Aim: To improve cabbage production by controlling cabbage pests using locally produced organic pesticide and cabbage-tomato intercropping.
Methodology: Four treatments (control, cabbage-tomato intercropping, organic and synthetic pesticides) were evaluated for their potential to control cabbage pests and improve performance.

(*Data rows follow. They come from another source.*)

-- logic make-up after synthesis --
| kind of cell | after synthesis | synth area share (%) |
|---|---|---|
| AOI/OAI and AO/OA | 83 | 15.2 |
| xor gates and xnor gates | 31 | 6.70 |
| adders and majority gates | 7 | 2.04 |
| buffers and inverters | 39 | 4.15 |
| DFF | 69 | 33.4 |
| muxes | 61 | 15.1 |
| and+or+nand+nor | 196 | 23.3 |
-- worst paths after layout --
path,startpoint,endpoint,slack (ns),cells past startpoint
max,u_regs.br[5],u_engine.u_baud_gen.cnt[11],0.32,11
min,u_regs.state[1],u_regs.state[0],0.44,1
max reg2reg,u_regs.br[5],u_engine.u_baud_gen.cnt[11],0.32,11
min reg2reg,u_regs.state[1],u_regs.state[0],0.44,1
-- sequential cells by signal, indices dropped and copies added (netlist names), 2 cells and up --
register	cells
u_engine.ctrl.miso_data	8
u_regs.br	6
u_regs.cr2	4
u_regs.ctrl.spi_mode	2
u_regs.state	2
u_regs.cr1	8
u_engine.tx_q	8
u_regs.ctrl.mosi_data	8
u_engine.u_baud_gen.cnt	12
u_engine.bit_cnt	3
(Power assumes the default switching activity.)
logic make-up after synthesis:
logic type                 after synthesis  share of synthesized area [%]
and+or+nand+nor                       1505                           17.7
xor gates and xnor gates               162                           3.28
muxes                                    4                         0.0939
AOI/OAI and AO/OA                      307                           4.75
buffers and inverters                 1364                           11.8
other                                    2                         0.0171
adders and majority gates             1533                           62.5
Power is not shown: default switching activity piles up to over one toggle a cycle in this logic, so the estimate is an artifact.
--- src/rtl/shadeControl.sv ---
//------------------------------
// Control of the shading stage
// Runs the req/ack handshakes, holds the record and picks
// between a finished pixel and a metal bounce ray
//------------------------------
`timescale 1ns/1ps

module shadeControl (
    input  logic                               clk,
    input  logic                               resetn,
    input  logic                               inReq,
    input  shaderPkg::hitRecordT               inRecord,
    output logic                               inAck,
    input  logic [shaderPkg::bounceWidth-1:0]  maxBounce,
    output shaderPkg::hitRecordT               record,
    output logic                               divStart,
    input  logic                               divDone,
    input  shaderPkg::rgbT                     quotient,
    input  shaderPkg::vec3T                    reflection,
    output logic                               pixelReq,
    input  logic                               pixelAck,
    output shaderPkg::pixelResultT             pixelOut,
    output logic                               rayReq,
    input  logic                               rayAck,
    output shaderPkg::bounceRayT               rayOut
);

    shaderPkg::shadeStateT state;
    logic                  wantRay;

    assign wantRay = (record.surface == shaderPkg::surfMetal) &&
                     (record.bounceLevel < maxBounce);

    //------------------------------
    // Handshakes and FSM
    //------------------------------
    always_ff @(posedge clk or negedge resetn) begin
        if (!resetn) begin
            state    <= shaderPkg::stIdle;
            inAck    <= 1'b0;
            divStart <= 1'b0;
            pixelReq <= 1'b0;
            rayReq   <= 1'b0;
        end else begin
            divStart <= 1'b0;
            // Input ack follows the source dropping req
            if (inAck && !inReq) begin
                inAck <= 1'b0;
            end
            case (state)
                shaderPkg::stIdle: begin
                    if (inReq && !inAck) begin
                        inAck    <= 1'b1;
                        divStart <= 1'b1;
                        state    <= shaderPkg::stDivide;
                    end
                end
                shaderPkg::stDivide: begin
                    if (divDone) begin
                        pixelReq <= !wantRay;
                        rayReq   <= wantRay;
                        state    <= shaderPkg::stSend;
                    end
                end
                shaderPkg::stSend: begin
                    if ((pixelReq && pixelAck) || (rayReq && rayAck)) begin
                        pixelReq <= 1'b0;
                        rayReq   <= 1'b0;
                        state    <= shaderPkg::stRelease;
                    end
                end
                shaderPkg::stRelease: begin
                    // Wait for the sink to finish its half
                    if (!pixelAck && !rayAck) begin
                        state <= shaderPkg::stIdle;
                    end
                end
                default: state <= shaderPkg::stIdle;
            endcase
        end
    end

    // Record and output payload
    always_ff @(posedge clk) begin
        if (state == shaderPkg::stIdle && inReq && !inAck) begin
            record <= inRecord;
        end
        if (state == shaderPkg::stDivide && divDone) begin
            pixelOut.pixelX <= record.pixelX;
            pixelOut.pixelY <= record.pixelY;
            pixelOut.color  <= quotient;
            rayOut.pixelX      <= record.pixelX;
            rayOut.pixelY      <= record.pixelY;
            rayOut.lastColor   <= quotient;
            rayOut.bounceLevel <= record.bounceLevel + 1'b1;
            rayOut.orig        <= record.hitPos;
            rayOut.dir         <= reflection;
        end
    end

endmodule
File: config.mk
export PLATFORM = sky130hd
export DESIGN_NAME = colorDivide
export DESIGN_NICKNAME = d
export VERILOG_FILES = /design/src/rtl/shaderPkg.sv /design/src/rtl/colorDivide.sv
export SDC_FILE = /design/constraint.sdc
export NUM_CORES = 1
export LEC_CHECK = 0
export BUFFER_PORTS_ARGS = -buffer_cell sky130_fd_sc_hd__buf_2
export CELL_PAD_IN_SITES_DETAIL_PLACEMENT = 1
export CELL_PAD_IN_SITES_GLOBAL_PLACEMENT = 1
export CORE_MARGIN = 2
export CORE_UTILIZATION = 48
export CTS_CLUSTER_SIZE = 28
export DETAILED_ROUTE_END_ITERATION = 7
export HOLD_SLACK_MARGIN = 0.08
export PLACE_DENSITY_LB_ADDON = 0.08
export SLEW_MARGIN = 20
export SYNTH_ARGS = -nofsm -noshare
export SYNTH_HDL_FRONTEND = slang
export SYNTH_SLANG_ARGS = --single-unit
File: constraint.sdc
create_clock -name clk -period 6 [get_ports clk]
set_input_delay 0.3 -clock clk [delete_from_list [all_inputs] [get_ports clk]]
set_output_delay 0.3 -clock clk [all_outputs]
set_load 0.02 [all_outputs]
File: src/rtl/shaderPkg.sv
//------------------------------
// Shared types for the shading stage
// Fixed-point formats, enums and the record structs
// Reference by scoped names, e.g. shaderPkg::hitRecordT
//------------------------------
package shaderPkg;

    // Fixed-point formats
    localparam int fracBits    = 14;
    localparam int fixedWidth  = 32;
    localparam int normWidth   = 16;
    localparam int bounceWidth = 4;
    localparam int divSteps    = 16;

    typedef logic signed [fixedWidth-1:0] fixedT;
    typedef logic signed [normWidth-1:0]  normT;

    // One and 0.3 in the normalised format
    localparam normT normOne      = 16'sd16384;
    localparam normT ambientLevel = 16'sd4915;

    typedef struct packed {
        fixedT x;
        fixedT y;
        fixedT z;
    } vec3T;

    typedef struct packed {
        normT x;
        normT y;
        normT z;
    } normVec3T;

    typedef struct packed {
        logic [7:0] r;
        logic [7:0] g;
        logic [7:0] b;
    } rgbT;

    typedef enum logic [1:0] {
        surfNone,
        surfLambertian,
        surfMetal
    } surfaceT;

    typedef enum logic [1:0] {
        stIdle,
        stDivide,
        stSend,
        stRelease
    } shadeStateT;

    //------------------------------
    // Records
    //------------------------------
    typedef struct packed {
        logic [9:0]             pixelX;
        logic [9:0]             pixelY;
        surfaceT                surface;
        normVec3T               normal;
        vec3T                   viewDir;
        vec3T                   hitPos;
        rgbT                    color;
        rgbT                    lastColor;
        logic [bounceWidth-1:0] bounceLevel;
        logic                   inShadow;
    } hitRecordT;

    typedef struct packed {
        logic [9:0] pixelX;
        logic [9:0] pixelY;
        rgbT        color;
    } pixelResultT;

    typedef struct packed {
        logic [9:0]             pixelX;
        logic [9:0]             pixelY;
        rgbT                    lastColor;
        logic [bounceWidth-1:0] bounceLevel;
        vec3T                   orig;
        vec3T                   dir;
    } bounceRayT;

    typedef struct packed {
        normVec3T               lightDir;
        logic [bounceWidth-1:0] maxBounce;
    } renderStateT;

endpackage

File: src/rtl/colorDivide.sv
//------------------------------
// Restoring divider for the colour average
// Divides three sums by bounceLevel+1, one bit per cycle
// done pulses divSteps+1 cycles after start
//------------------------------
`timescale 1ns/1ps

module colorDivide (
    input  logic                                clk,
    input  logic                                resetn,
    input  logic                                start,
    input  logic [2:0][15:0]                    sums,
    input  logic [shaderPkg::bounceWidth-1:0]   bounceLevel,
    output logic                                done,
    output shaderPkg::rgbT                      quotient
);

    typedef logic [$clog2(shaderPkg::divSteps + 1)-1:0] countT;

    countT                                   stepCount;
    logic [shaderPkg::bounceWidth:0]         divisor;
    logic [2:0][15:0]                        work, nextWork;
    logic [2:0][shaderPkg::bounceWidth:0]    rem, nextRem;
    logic [2:0][shaderPkg::bounceWidth+1:0]  shifted, diff;
    logic [2:0]                              fits;
    logic [2:0][7:0]                         quoArr;

    // One restoring step per channel
    always_comb begin
        for (int i = 0; i < 3; i++) begin
            shifted[i]  = {rem[i], work[i][15]};
            diff[i]     = shifted[i] - {1'b0, divisor};
            fits[i]     = shifted[i] >= {1'b0, divisor};
            nextRem[i]  = fits[i] ? diff[i][shaderPkg::bounceWidth:0]
                                  : shifted[i][shaderPkg::bounceWidth:0];
            nextWork[i] = {work[i][14:0], fits[i]};
            quoArr[i]   = work[i][7:0];
        end
    end

    assign quotient = quoArr;

    //------------------------------
    // Step counter and done pulse
    //------------------------------
    always_ff @(posedge clk or negedge resetn) begin
        if (!resetn) begin
            stepCount <= '0;
            done      <= 1'b0;
        end else begin
            done <= 1'b0;
            if (start) begin
                stepCount <= countT'(shaderPkg::divSteps);
            end else if (stepCount != '0) begin
                stepCount <= stepCount - 1'b1;
                // Last bit goes in on this edge
                if (stepCount == countT'(1)) begin
                    done <= 1'b1;
                end
            end
        end
    end

    // Dividend shifts out at the top, quotient bits fill from the bottom
    always_ff @(posedge clk) begin
        if (start) begin
            divisor <= {1'b0, bounceLevel} + 1'b1;
            work    <= sums;
            rem     <= '0;
        end else if (stepCount != '0) begin
            work <= nextWork;
            rem  <= nextRem;
        end
    end

endmodule

==> flow_metrics.py, run 1 <==
metrics = {
    "timing": {
        "fin_skew_ns": 0.0112,
        "min_period_ns": 2.51,
        "slew_violations": 0,
        "fin_ws_ns": 3.49,
        "hold_viol": 0,
        "fin_crit_sh": 0.419,
        "hold_ws_ns": 0.227,
        "fmax_mhz": 398,
        "tns_ns": 0,
        "worst_slew_pin_slew_ns": 0.973,
        "rsz0062_at_grt": "no",
        "setup_viol": 0,
        "maxSlewHeadroom": 0.352,
    },
    "logic_synthesis": {
        "synth_top_area_share": 0.391,
        "syn_area_mm2": 0.00407,
        "ys_seq_area_frac": 0.501,
        "synthTopCellsByArea": "edfxtp_1 (39%), mux2_2 (12%), dfxtp_1 (7.4%)",
        "ys_async_sr_fraction": 0.0811,
        "synth_seq_cells": 74,
        "yosys-top-cells-count": "edfxtp_1 (53), mux2_2 (45), buf_4 (25), nor2_1 (25), inv_1 (19)",
        "synth_edf_count": 53,
        "syn_area_per_cell_um2": 12.4,
        "syn_inst": 328,
        "syn_nets": 404,
        "synth.distinct_cells": 43,
        "synth_most_common_cell": "edfxtp_1",
        "yosys_warnings": 0,
        "yosys_most_used_dff": "edfxtp_1",
        "synth_top_area_cell": "edfxtp_1",
    },
    "floorplan": {
        "die_h_um": 96.1,
        "rows": 33,
        "coreArea_mm2": 0.00822,
        "initial_core_util": 0.496,
        "io_pins": 80,
        "dieArea_mm2": 0.00924,
        "die_w_um": 96.1,
    },
    "clocking": {
        "post_cts_buffers": 0,
        "hold_buffers": 1,
        "numCtsBuffers": 9,
        "ctsResizeCount": 0,
        "root_buffer": "clkbuf_8",
        "cts_tree": "done",
        "clkTransAtPathRegs_ns": 0.08,
        "clock_path_buffers": 2,
        "clock_sinks": 74,
        "insertion_delay_ns": 0.35,
        "htreeDepth": 3,
    },
    "critical_path": {
        "start_kind": "flop",
        "cp.arrival_ns": 2.75,
        "crit_required_ns": 6.24,
        "end_kind": "flop",
        "crit_fanout": 3,
        "critical_path_class": "flop to flop",
    },
    "placed_design": {
        "pre_cts_ws_ns": 3.51,
        "io_buffers": 79,
        "place_congestion": 0.823,
        "dp_hpwl_mm": 5.76,
        "place_area_mm2": 0.00439,
    },
    "routing": {
        "routed-wl-met3_um": 315,
        "vias": 2797,
        "routed.top_layer": "met4",
        "drtIter0Drc": 94,
        "first_pass_iters": 5,
        "met2_wirelength_mm": 4.12,
        "wire_per_inst_um": 16.6,
        "wirelength_mm": 8.22,
        "postRouteAntennaNets": 0,
        "met1_length_mm": 3.62,
        "via_per_inst": 5.64,
        "drc_errors": 0,
    },
    "power": {
        "p_leak_nw": 1.97,
        "vdd_drop_max_uv": 164,
        "power_mw": 1.87,
        "powerDensity_mw_per_mm2": 404,
    },
    "grt": {
        "antenna_found_initial": 0,
        "track_usage": 0.193,
        "grt_max_degree": 52,
        "grt_pass1_vias": 2869,
        "grt_pass1_wl_mm": 13.6,
        "grt_overflow_total": 0,
    },
    "final_layout": {
        "diodes": 0,
        "drive_above_1_share": 0.379,
        "fillers": 889,
        "syn_to_final_growth_pct": 13.5,
        "seqCellArea_mm2": 0.00204,
        "multi_input_area_mm2": 0.00172,
        "design_area_mm2": 0.00462,
        "final_nets": 462,
    },
    "flow_run": {
        "maxCapViolations": 0,
    },
    "worst_hold_path": {
        "hp-class": "primary input to flop",
    },
    "outcome": {
        "status": "finished, final reports clean",
    },
}
## placed cells by master (no fill, tap or decap), types with 4 or more instances in the layout
cell	synthesis	routed
xnor2_1	8	8
ha_1	18	18
dfxtp_1	15	15
and3_1	4	4
buf_4	25	4
a21oi_1	4	4
buf_2	0	79
inv_1	19	19
nand3_1	7	7
a311oi_1	7	7
clkbuf_8	0	10
edfxtp_1	53	53
a211o_1	6	6
nor3b_1	12	12
a21o_1	7	7
dfrtp_1	6	6
nor2_1	25	25
mux2_2	45	45
## registers in the layout, summed over array words and instances, names as in the netlist
signal and flops:
shifted 3, divisor 5, quotient 24, nextWork 21
rem 15, done 1, stepCount 5
## worst paths after layout
check / from / end / slack [ns] / depth (start not counted)
hold / removal: bounceLevel[0] / divisor[0] / 0.23 / 2
setup / recovery: shifted[6] / rem[9] / 3.49 / 8
max in group asynchronous: resetn / stepCount[1] / 5.55 / 2
hold reg to reg: stepCount[4] / done / 0.51 / 1
setup reg to reg: shifted[6] / rem[9] / 3.49 / 8
min in group asynchronous: resetn / stepCount[0] / 0.30 / 2
## worst max-delay path, stage by stage (launching register included)
cell and delay, ns:
edfxtp_1 0.43, inv_1 0.08, ha_1 0.16, inv_1 0.06, fa_1 0.42, a21o_1 0.19
a2111oi_1 0.62, nor2_1 0.08, a311o_1 0.36
## per-stage QoR
stage          std cells  utilization
2_1_floorplan        328            -
3_3_place_gp         479        0.534
3_5_place_dp         479        0.534
4_1_cts              496        0.563
5_1_grt              496        0.563
6_report             496        0.563
## cells by family after synthesis
| group | share of synthesized area |
|---|---|
| compound gates | 0.102 |
| xor+xnor | 0.0194 |
| fa+ha+maj | 0.0700 |
| buf+inv | 0.0765 |
| flops | 0.501 |
| mux | 0.132 |
| simple gates | 0.0992 |
## power by group
group	internal [mW]	leakage [nW]	total [mW]	switching, mW
registers	0.710	0.756	0.792	0.0821
logic	0.288	1.11	0.648	0.360
clock network	0.247	0.107	0.429	0.183
total	1.24	1.97	1.87	0.625
## final cells by class
class                   count  share of cell area
flip-flops and latches     74               0.442
multi-input cells         198               0.372
repair buffers             84              0.0942
clock buffers              12              0.0314
well taps                 105              0.0284
clock inverters             4              0.0165
inverters                  19              0.0154
## layer usage
metal	track usage	vias up
li1	-	1328
met1	0.244	1373
met2	0.324	75
met3	0.0392	21
met4	0.0762	0
met5	0	-
Power figures use the tool's default switching activity.
==> run 2, diff against run 1 <==
- CORE_UTILIZATION: 48 -> 44
- clock period: 6 -> 2.52 ns (I/O delays scaled with it)
==> run 2 against run 1 <==
  * Worst setup slack lost 3.3 ns
  * Clock-buffer cell count decreased by 2
  * Clock skew hardly changed
  * Flip-flop and latch count unchanged
==> flow_metrics.py, run 2 (synthesis gave the netlist of run 1 again) <==
metrics = {
    "power": {
        "powerDensity_mw_per_mm2": 909,
        "p_leak_nw": 2.13,
        "vdd_drop_max_uv": 439,
        "p_int_mw": 2.99,
        "swShare": 0.341,
        "power_mw": 4.54,
        "comb_power_share": 0.358,
        "pwr-share-clk": 0.226,
        "power.net_switching_mw": 1.55,
        "seq_power_share": 0.416,
    },
    "timing": {
        "tns_ns": 0,
        "setup_viol": 0,
        "fmax_mhz": 428,
        "hold_ws_ns": 0.0905,
        "hold_viol": 0,
        "maxSlewHeadroom": 0.609,
        "worst_slew_pin_slew_ns": 0.584,
        "rsz0062_at_grt": "no",
        "fin_skew_ns": 0.0110,
        "min_period_ns": 2.33,
        "fin_crit_sh": 0.926,
        "slew_violations": 0,
    },
    "routing": {
        "drtIter0Drc": 77,
        "postRouteAntennaNets": 0,
        "drc_errors": 0,
        "wire_per_inst_um": 17.1,
        "via_per_inst": 5.35,
        "wirelength_mm": 9.22,
        "first_pass_iters": 4,
        "vias": 2881,
    },
    "final_layout": {
        "syn_to_final_growth_pct": 22.7,
        "final_cell_mix": "buf_2 (79), edfxtp_1 (53), mux2_2 (45)",
        "diodes": 0,
        "final_common_cell": "buf_2",
        "seqCellArea_mm2": 0.00204,
        "fillers": 977,
        "final_nets": 499,
        "largest_register_ffs": 24,
        "drive_above_1_share": 0.360,
        "multi_input_area_mm2": 0.00172,
        "stdcell_count": 539,
        "fin_util": 0.548,
    },
    "grt": {
        "grt_overflow_total": 0,
        "track_usage": 0.198,
        "grt_max_degree": 69,
        "grt.met2_usage": 0.343,
        "grt.met1_usage": 0.256,
        "use_met3": 0.0383,
        "grt_pass1_vias": 3142,
        "grt.busiest_layer": "met2",
        "grt_pass1_wl_mm": 15.6,
        "antenna_found_initial": 0,
    },
    "critical_path": {
        "rrSetupSlack_ns": 0.19,
        "cpMaxStageDelayCell": "a2111oi_1",
        "crit_fanout": 3,
        "crit_required_ns": 2.75,
        "end_kind": "flop",
        "cp_common_cell": "inv_1",
        "critical_path_class": "flop to flop",
        "start_kind": "flop",
        "r2r_cells": 8,
        "timing.critical_path.slowest_cell_delay_ns": 0.50,
        "cp.arrival_ns": 2.56,
        "cp_cell_sequence": "inv_1 > ha_1 > inv_1 > fa_1 > a21o_1 > a2111oi_1 > nor2_1 > a311o_1",
    },
    "clocking": {
        "htreeDepth": 3,
        "numCtsBuffers": 9,
        "clock_sinks": 74,
        "cts_tree": "done",
        "root_buffer": "clkbuf_8",
        "clock_path_buffers": 2,
        "clkTransAtPathRegs_ns": 0.08,
        "insertion_delay_ns": 0.34,
    },
    "floorplan": {
        "rows": 35,
        "initial_core_util": 0.447,
        "dieArea_mm2": 0.0100,
        "die_w_um": 100,
        "coreArea_mm2": 0.00911,
        "die_h_um": 100,
        "io_pins": 80,
    },
    "placed_design": {
        "dp_hpwl_mm": 6.20,
        "io_buffers": 79,
        "dp_cells": 490,
        "place_congestion": 0.768,
    },
    "flow_run": {
        "maxCapViolations": 0,
    },
    "outcome": {
        "status": "finished, final reports clean",
    },
    "worst_hold_path": {
        "hp-class": "primary input to flop",
        "hold_path_depth": 2,
    },
}
run 2: worst paths after layout:
check / end / start
min reg2reg: done / stepCount[4]
min in group asynchronous: done / resetn
max in group asynchronous: stepCount[0] / resetn
max reg2reg: rem[9] / shifted[6]
max: rem[9] / shifted[6]
min: nextWork[43] / sums[42]
run 2: per-layer routing:
metal / wire [um] / vias up
met5: 0 / -
met4: 67 / 0
met3: 267 / 6
met2: 4680 / 57
met1: 4210 / 1418
li1: - / 1400
run 2: cell type report:
type	instances	share of cell area
Multi-Input combinational cell	198	0.345
Clock inverter	6	0.0178
Inverter	19	0.0143
Clock buffer	10	0.0255
Tap cell	111	0.0278
Timing Repair Buffer	121	0.161
Sequential cell	74	0.409
run 2: worst max-delay path, delay by kind of cell (launching register included):
family	cells	cell delay, ns
AND/OR/NAND/NOR	1	0.09
buffers and inverters	2	0.13
adder cells (fa/ha/maj)	2	0.56
AO/OA/AOI/OAI	3	1.05
flip-flops	1	0.39
run 2: repair_timing:
| item | in CTS | in global routing |
|---|---|---|
| hold endpoints to repair | 37 | 1 |
| setup endpoints to repair | 0 | 0 |
| buffers inserted | 0 | 0 |
| hold buffers | 32 | 1 |
| resized for setup | 0 | 0 |
run 2: through the flow:
step | cell area, um2 | worst slack, ns
2_1_floorplan | 4080 | 0.354
3_3_place_gp | 4450 | 0.287
3_5_place_dp | 4450 | 0.194
4_1_cts | 4990 | 0.177
5_1_grt | 5000 | 0.0332
6_report | 5000 | 0.186
run 2: power groups by stage:
stage / Combinational, mW / Clock, mW / Sequential, mW
final: 1.63 / 1.02 / 1.89
after global routing: 1.80 / 1.10 / 1.94
after CTS: 1.64 / 1.04 / 1.89
after detailed placement: 1.59 / 0 / 1.91
after global placement: 1.55 / 0 / 1.90
after floorplan: 1.30 / 0 / 1.85
==> run 3, diff against run 2 <==
==> constraint.sdc (replaced) <==
create_clock -name clk -period 2.52 [get_ports clk]
set_input_delay 0.504 -clock clk [delete_from_list [all_inputs] [get_ports clk]]
set_output_delay 0.504 -clock clk [all_outputs]
set_load 0.02 [all_outputs]
==> run 3 against run 2 <==
  * Sequential share of layout area grew 2.6 points
  * Via count shrank 3.7%
  * First-iteration DRC count down 17%
  * Largest power group unchanged
  * Highest routed layer unchanged
==> flow_metrics.py, run 3 (synthesis gave the netlist of run 1 again) <==
metrics = {
    "timing": {
        "fin_crit_sh": 0.919,
        "tns_ns": 0,
        "hold_viol": 0,
        "worst_slew_pin_slew_ns": 0.595,
        "fin_skew_ns": 0.00782,
        "slew_violations": 0,
        "fmax_mhz": 432,
        "maxSlewHeadroom": 0.602,
        "min_period_ns": 2.31,
        "setup_viol": 0,
        "rsz0062_at_grt": "no",
    },
    "final_layout": {
        "largest_register_ffs": 24,
        "diodes": 0,
        "final_nets": 470,
        "fillers": 958,
        "final_cell_mix": "buf_2 (79), edfxtp_1 (53), mux2_2 (45)",
        "design_area_mm2": 0.00470,
        "stdcell_count": 510,
        "final_common_cell": "buf_2",
        "syn_to_final_growth_pct": 15.3,
        "drive_above_1_share": 0.391,
        "seqCellArea_mm2": 0.00204,
        "multi_input_area_mm2": 0.00173,
    },
    "clocking": {
        "htreeDepth": 3,
        "cts_tree": "done",
        "numCtsBuffers": 9,
        "clkTransAtPathRegs_ns": 0.08,
        "clock_path_buffers": 2,
        "insertion_delay_ns": 0.35,
        "post_cts_buffers": 0,
        "root_buffer": "clkbuf_8",
        "clock_sinks": 74,
    },
    "flow_run": {
        "maxCapViolations": 0,
    },
    "floorplan": {
        "die_w_um": 100,
        "rows": 35,
        "initial_core_util": 0.447,
        "dieArea_mm2": 0.0100,
        "io_pins": 80,
        "coreArea_mm2": 0.00911,
        "die_h_um": 100,
    },
    "grt": {
        "track_usage": 0.183,
        "grt_overflow_total": 0,
        "grt_max_degree": 37,
        "antenna_found_initial": 0,
        "grt_pass1_vias": 2906,
        "grt_pass1_wl_mm": 14.2,
    },
    "outcome": {
        "status": "finished, final reports clean",
    },
    "routing": {
        "via_per_inst": 5.44,
        "vias": 2775,
        "first_pass_iters": 4,
        "drc_errors": 0,
        "postRouteAntennaNets": 0,
        "wirelength_mm": 8.56,
        "drtIter0Drc": 64,
        "wire_per_inst_um": 16.8,
    },
    "power": {
        "powerDensity_mw_per_mm2": 955,
        "seq_power_share": 0.421,
        "comb_power_share": 0.356,
        "swShare": 0.337,
        "power_mw": 4.49,
        "vdd_drop_max_uv": 500,
        "p_leak_nw": 2.01,
        "p_int_mw": 2.97,
        "pwr-share-clk": 0.223,
        "power.net_switching_mw": 1.51,
    },
    "placed_design": {
        "dp_cells": 493,
        "place_area_mm2": 0.00447,
        "dp_hpwl_mm": 6.21,
        "place_congestion": 0.840,
        "io_buffers": 79,
    },
    "critical_path": {
        "crit_family": "compound AO/OA/AOI/OAI gates",
        "critical_path_class": "flop to flop",
        "crit_required_ns": 2.75,
        "timing.critical_path.slowest_cell_delay_ns": 0.51,
        "start_kind": "flop",
        "cp_common_cell": "inv_1",
        "cpMaxStageDelayCell": "a2111oi_1",
        "cp.arrival_ns": 2.55,
        "crit_fanout": 3,
        "cp_cell_sequence": "inv_1 > ha_1 > inv_1 > fa_1 > a21o_1 > a2111oi_1 > nor2_1 > a311o_1",
        "end_kind": "flop",
        "cp.buffers_inverters": 2,
    },
    "worst_hold_path": {
        "hp-class": "primary input to flop",
    },
}
-- run 3: path summary, 6_finish.rpt --
check	cells after the start	start	to	slack [ns]
worst min register to register	1	stepCount[4]	done	0.53
min in group asynchronous	2	resetn	stepCount[1]	0.53
max in group asynchronous	2	resetn	stepCount[4]	1.83
worst max-delay path	8	shifted[12]	rem[14]	0.21
worst min-delay path	2	bounceLevel[0]	divisor[0]	0.42
worst max register to register	8	shifted[12]	rem[14]	0.21
-- run 3: metal layers --
layer	GRT usage	wire, um	up-vias
li1	-	-	1344
met1	0.229	3840	1360
met2	0.304	4230	61
met3	0.0418	352	10
met4	0.0790	129	0
met5	0	0	-
-- run 3: cell type report --
type,instances,area share
flip-flops and latches,74,0.435
multi-input cells,198,0.368
repair buffers,92,0.108
well taps,111,0.0296
clock buffers,11,0.0280
clock inverters,5,0.0165
inverters,19,0.0152
-- run 3: power by group through the flow --
stage               Sequential [mW]  Combinational, mW  Clock [mW]
floorplan                      1.85               1.30           0
detailed placement             1.91               1.60           0
global route                   1.94               1.78        1.07
global placement               1.90               1.57           0
finish                         1.89               1.60        1.00
CTS                            1.89               1.61        1.03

Results: Cabbage pest infestation correlated negatively with treatments (r = −0.95), ranging from 2–23 infested plants across treatments that differed (P = .001) significantly, with highest in control compared to other treatments (P = .05). Diamondback moth ranged from 1–10 per plant and differed (P = .001) significantly across treatments, with highest in control compared to other treatments (P = .05). Looper larvae correlated negatively with treatments (r = −0.62), ranging from 0–8 per plant and differed (P = .05) significantly across treatments, with highest in control compared to other treatments (P = .05). Snails ranged from 34–91 per treatment and differed (P = .001) significantly across treatments, with highest in control and lowest in organic compared to other treatments (P = .05). The number of sprouted cabbage plants ranged from 0–5 per treatment and differed (P = .001) significantly across treatments, with highest in control compared to other treatments (P = .05). Sprouted cabbage correlated negatively with treatments (r= −0.93) and correlated positively with pest infestation (r = 0.81), diamondback moth (r = 0.71) and looper (r= 0.58). Cabbage yield ranged from 3.2–6.0 t ha-1 and differed (P = .05) significantly across treatments with the lowest in control and highest in intercropping (P = .05). Cabbage yield correlated negatively with diamondback moth (r = −0.62), looper (r = −0.63) and sprouted cabbage (r = −0.62).
Conclusion: Piper emulsion and intercropping effectively controlled cabbage pests while intercropping additionally increased cabbage yield.